_ASSIGNMENT:_
Below are the records; they must be reproduced verbatim.

Segment Start: PROVIDED RECORDS

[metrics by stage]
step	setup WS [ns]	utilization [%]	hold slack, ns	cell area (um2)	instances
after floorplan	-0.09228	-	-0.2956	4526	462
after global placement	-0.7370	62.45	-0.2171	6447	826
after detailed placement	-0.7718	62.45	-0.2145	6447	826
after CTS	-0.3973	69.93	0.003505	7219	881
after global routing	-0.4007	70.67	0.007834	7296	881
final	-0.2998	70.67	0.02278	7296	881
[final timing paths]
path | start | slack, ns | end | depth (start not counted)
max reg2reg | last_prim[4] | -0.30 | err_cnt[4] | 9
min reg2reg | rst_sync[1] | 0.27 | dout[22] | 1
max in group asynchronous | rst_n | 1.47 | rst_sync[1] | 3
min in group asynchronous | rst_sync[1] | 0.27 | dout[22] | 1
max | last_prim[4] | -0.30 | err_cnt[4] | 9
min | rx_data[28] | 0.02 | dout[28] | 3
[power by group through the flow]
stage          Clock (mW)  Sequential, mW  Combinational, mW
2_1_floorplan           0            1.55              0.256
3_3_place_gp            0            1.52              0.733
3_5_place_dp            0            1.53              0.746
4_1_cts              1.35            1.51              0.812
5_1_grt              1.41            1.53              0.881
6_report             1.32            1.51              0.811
**src/rtl/decl_arb_pkg.sv**
```systemverilog
// Shared definitions for the declaration-checker arbiter.
// State encoding, framing characters and the default stall limit.
package decl_arb_pkg;

   typedef enum logic [1:0] {
      S_IDLE   = 2'd0,
      S_RUN    = 2'd1,
      S_RESULT = 2'd2
   } state_t;

   localparam logic [7:0] CH_SEMI  = 8'h3B;
   localparam logic [7:0] CH_SPACE = 8'h20;

   localparam int MAX_STALL_DEF = 15;

endpackage

```
**src/rtl/decl_arbiter_rr_pick2.sv**
```systemverilog
// Combinational 2-way round-robin picker.
// valid[1:0], prio -> id (granted requester), any (some request).
module rr_pick2 (
   input  logic [1:0] valid,
   input  logic       prio,
   output logic       id,
   output logic       any
);

   assign any = |valid;

   // A contested pick goes to prio; a lone request wins outright.
   assign id = (valid == 2'b11) ? prio : valid[1];

endmodule

```
**src/rtl/decl_arbiter.sv**
```systemverilog
// Grants a shared declaration checker to one of two requesters for a
// whole ';'-terminated statement, then reports that statement's verdict.
// Ports: clk, reset (async, active-high);
//   req_valid/req_data0/req_data1 -> req_ready : requester side;
//   chk_in/chk_step -> chk_out : checker side;
//   res_valid/res_id/res_ok/res_abort : per-statement verdict pulse.
module decl_arbiter
   import decl_arb_pkg::*;
#(
   parameter int MAX_STALL = MAX_STALL_DEF
) (
   input  logic       clk,
   input  logic       reset,
   input  logic [1:0] req_valid,
   input  logic [7:0] req_data0,
   input  logic [7:0] req_data1,
   output logic [1:0] req_ready,
   output logic [7:0] chk_in,
   output logic       chk_step,
   input  logic       chk_out,
   output logic       res_valid,
   output logic       res_id,
   output logic       res_ok,
   output logic       res_abort
);

   localparam logic [7:0] STALL_LIM = 8'(MAX_STALL);

   state_t     state;
   logic       owner;
   logic       prio;
   logic [7:0] stall_cnt;
   logic       abort_q;

   logic       pick_id;
   logic       pick_any;
   logic       run;
   logic       at_lim;
   logic       own_valid;
   logic [7:0] own_data;
   logic       xfer;
   logic       timeout;

   rr_pick2 u_pick (
      .valid (req_valid),
      .prio  (prio),
      .id    (pick_id),
      .any   (pick_any)
   );

   assign run       = (state == S_RUN);
   assign at_lim    = (stall_cnt == STALL_LIM);
   assign own_valid = owner ? req_valid[1] : req_valid[0];
   assign own_data  = owner ? req_data1 : req_data0;

   assign xfer    = run & ~at_lim & own_valid;
   assign timeout = run & at_lim;

   // Character path is a pure pass-through so the checker steps in
   // the same cycle the requester's character is accepted.
   always_comb begin
      req_ready = 2'b00;
      if (run && !at_lim) begin
         req_ready = owner ? 2'b10 : 2'b01;
      end
   end

   assign chk_step = xfer | timeout;

   // A timeout injects ';' so the checker closes the statement too.
   assign chk_in = xfer    ? own_data :
                   timeout ? CH_SEMI  : CH_SPACE;

   assign res_valid = (state == S_RESULT);
   assign res_id    = owner;
   assign res_ok    = res_valid & chk_out & ~abort_q;
   assign res_abort = res_valid & abort_q;

   always_ff @(posedge clk or posedge reset) begin
      if (reset) begin
         state     <= S_IDLE;
         owner     <= 1'b0;
         prio      <= 1'b0;
         stall_cnt <= 8'd0;
         abort_q   <= 1'b0;
      end else begin
         unique case (state)
            S_IDLE: begin
               if (pick_any) begin
                  owner     <= pick_id;
                  stall_cnt <= 8'd0;
                  abort_q   <= 1'b0;
                  state     <= S_RUN;
               end
            end
            S_RUN: begin
               if (timeout) begin
                  abort_q <= 1'b1;
                  state   <= S_RESULT;
               end else if (xfer) begin
                  stall_cnt <= 8'd0;
                  if (own_data == CH_SEMI) begin
                     state <= S_RESULT;
                  end
               end else begin
                  stall_cnt <= stall_cnt + 8'd1;
               end
            end
            S_RESULT: begin
               prio  <= ~owner;
               state <= S_IDLE;
            end
            default: state <= S_IDLE;
         endcase
      end
   end

endmodule

```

Segment End: PROVIDED RECORDS

_RESPONSE TO THE EXERCISE:_
[metrics by stage]
step	setup WS [ns]	utilization [%]	hold slack, ns	cell area (um2)	instances
after floorplan	-0.09228	-	-0.2956	4526	462
after global placement	-0.7370	62.45	-0.2171	6447	826
after detailed placement	-0.7718	62.45	-0.2145	6447	826
after CTS	-0.3973	69.93	0.003505	7219	881
after global routing	-0.4007	70.67	0.007834	7296	881
final	-0.2998	70.67	0.02278	7296	881
[final timing paths]
path | start | slack, ns | end | depth (start not counted)
max reg2reg | last_prim[4] | -0.30 | err_cnt[4] | 9
min reg2reg | rst_sync[1] | 0.27 | dout[22] | 1
max in group asynchronous | rst_n | 1.47 | rst_sync[1] | 3
min in group asynchronous | rst_sync[1] | 0.27 | dout[22] | 1
max | last_prim[4] | -0.30 | err_cnt[4] | 9
min | rx_data[28] | 0.02 | dout[28] | 3
[power by group through the flow]
stage          Clock (mW)  Sequential, mW  Combinational, mW
2_1_floorplan           0            1.55              0.256
3_3_place_gp            0            1.52              0.733
3_5_place_dp            0            1.53              0.746
4_1_cts              1.35            1.51              0.812
5_1_grt              1.41            1.53              0.881
6_report             1.32            1.51              0.811
**src/rtl/decl_arb_pkg.sv**
```systemverilog
// Shared definitions for the declaration-checker arbiter.
// State encoding, framing characters and the default stall limit.
package decl_arb_pkg;

   typedef enum logic [1:0] {
      S_IDLE   = 2'd0,
      S_RUN    = 2'd1,
      S_RESULT = 2'd2
   } state_t;

   localparam logic [7:0] CH_SEMI  = 8'h3B;
   localparam logic [7:0] CH_SPACE = 8'h20;

   localparam int MAX_STALL_DEF = 15;

endpackage

```
**src/rtl/decl_arbiter_rr_pick2.sv**
```systemverilog
// Combinational 2-way round-robin picker.
// valid[1:0], prio -> id (granted requester), any (some request).
module rr_pick2 (
   input  logic [1:0] valid,
   input  logic       prio,
   output logic       id,
   output logic       any
);

   assign any = |valid;

   // A contested pick goes to prio; a lone request wins outright.
   assign id = (valid == 2'b11) ? prio : valid[1];

endmodule

```
**src/rtl/decl_arbiter.sv**
```systemverilog
// Grants a shared declaration checker to one of two requesters for a
// whole ';'-terminated statement, then reports that statement's verdict.
// Ports: clk, reset (async, active-high);
//   req_valid/req_data0/req_data1 -> req_ready : requester side;
//   chk_in/chk_step -> chk_out : checker side;
//   res_valid/res_id/res_ok/res_abort : per-statement verdict pulse.
module decl_arbiter
   import decl_arb_pkg::*;
#(
   parameter int MAX_STALL = MAX_STALL_DEF
) (
   input  logic       clk,
   input  logic       reset,
   input  logic [1:0] req_valid,
   input  logic [7:0] req_data0,
   input  logic [7:0] req_data1,
   output logic [1:0] req_ready,
   output logic [7:0] chk_in,
   output logic       chk_step,
   input  logic       chk_out,
   output logic       res_valid,
   output logic       res_id,
   output logic       res_ok,
   output logic       res_abort
);

   localparam logic [7:0] STALL_LIM = 8'(MAX_STALL);

   state_t     state;
   logic       owner;
   logic       prio;
   logic [7:0] stall_cnt;
   logic       abort_q;

   logic       pick_id;
   logic       pick_any;
   logic       run;
   logic       at_lim;
   logic       own_valid;
   logic [7:0] own_data;
   logic       xfer;
   logic       timeout;

   rr_pick2 u_pick (
      .valid (req_valid),
      .prio  (prio),
      .id    (pick_id),
      .any   (pick_any)
   );

   assign run       = (state == S_RUN);
   assign at_lim    = (stall_cnt == STALL_LIM);
   assign own_valid = owner ? req_valid[1] : req_valid[0];
   assign own_data  = owner ? req_data1 : req_data0;

   assign xfer    = run & ~at_lim & own_valid;
   assign timeout = run & at_lim;

   // Character path is a pure pass-through so the checker steps in
   // the same cycle the requester's character is accepted.
   always_comb begin
      req_ready = 2'b00;
      if (run && !at_lim) begin
         req_ready = owner ? 2'b10 : 2'b01;
      end
   end

   assign chk_step = xfer | timeout;

   // A timeout injects ';' so the checker closes the statement too.
   assign chk_in = xfer    ? own_data :
                   timeout ? CH_SEMI  : CH_SPACE;

   assign res_valid = (state == S_RESULT);
   assign res_id    = owner;
   assign res_ok    = res_valid & chk_out & ~abort_q;
   assign res_abort = res_valid & abort_q;

   always_ff @(posedge clk or posedge reset) begin
      if (reset) begin
         state     <= S_IDLE;
         owner     <= 1'b0;
         prio      <= 1'b0;
         stall_cnt <= 8'd0;
         abort_q   <= 1'b0;
      end else begin
         unique case (state)
            S_IDLE: begin
               if (pick_any) begin
                  owner     <= pick_id;
                  stall_cnt <= 8'd0;
                  abort_q   <= 1'b0;
                  state     <= S_RUN;
               end
            end
            S_RUN: begin
               if (timeout) begin
                  abort_q <= 1'b1;
                  state   <= S_RESULT;
               end else if (xfer) begin
                  stall_cnt <= 8'd0;
                  if (own_data == CH_SEMI) begin
                     state <= S_RESULT;
                  end
               end else begin
                  stall_cnt <= stall_cnt + 8'd1;
               end
            end
            S_RESULT: begin
               prio  <= ~owner;
               state <= S_IDLE;
            end
            default: state <= S_IDLE;
         endcase
      end
   end

endmodule

```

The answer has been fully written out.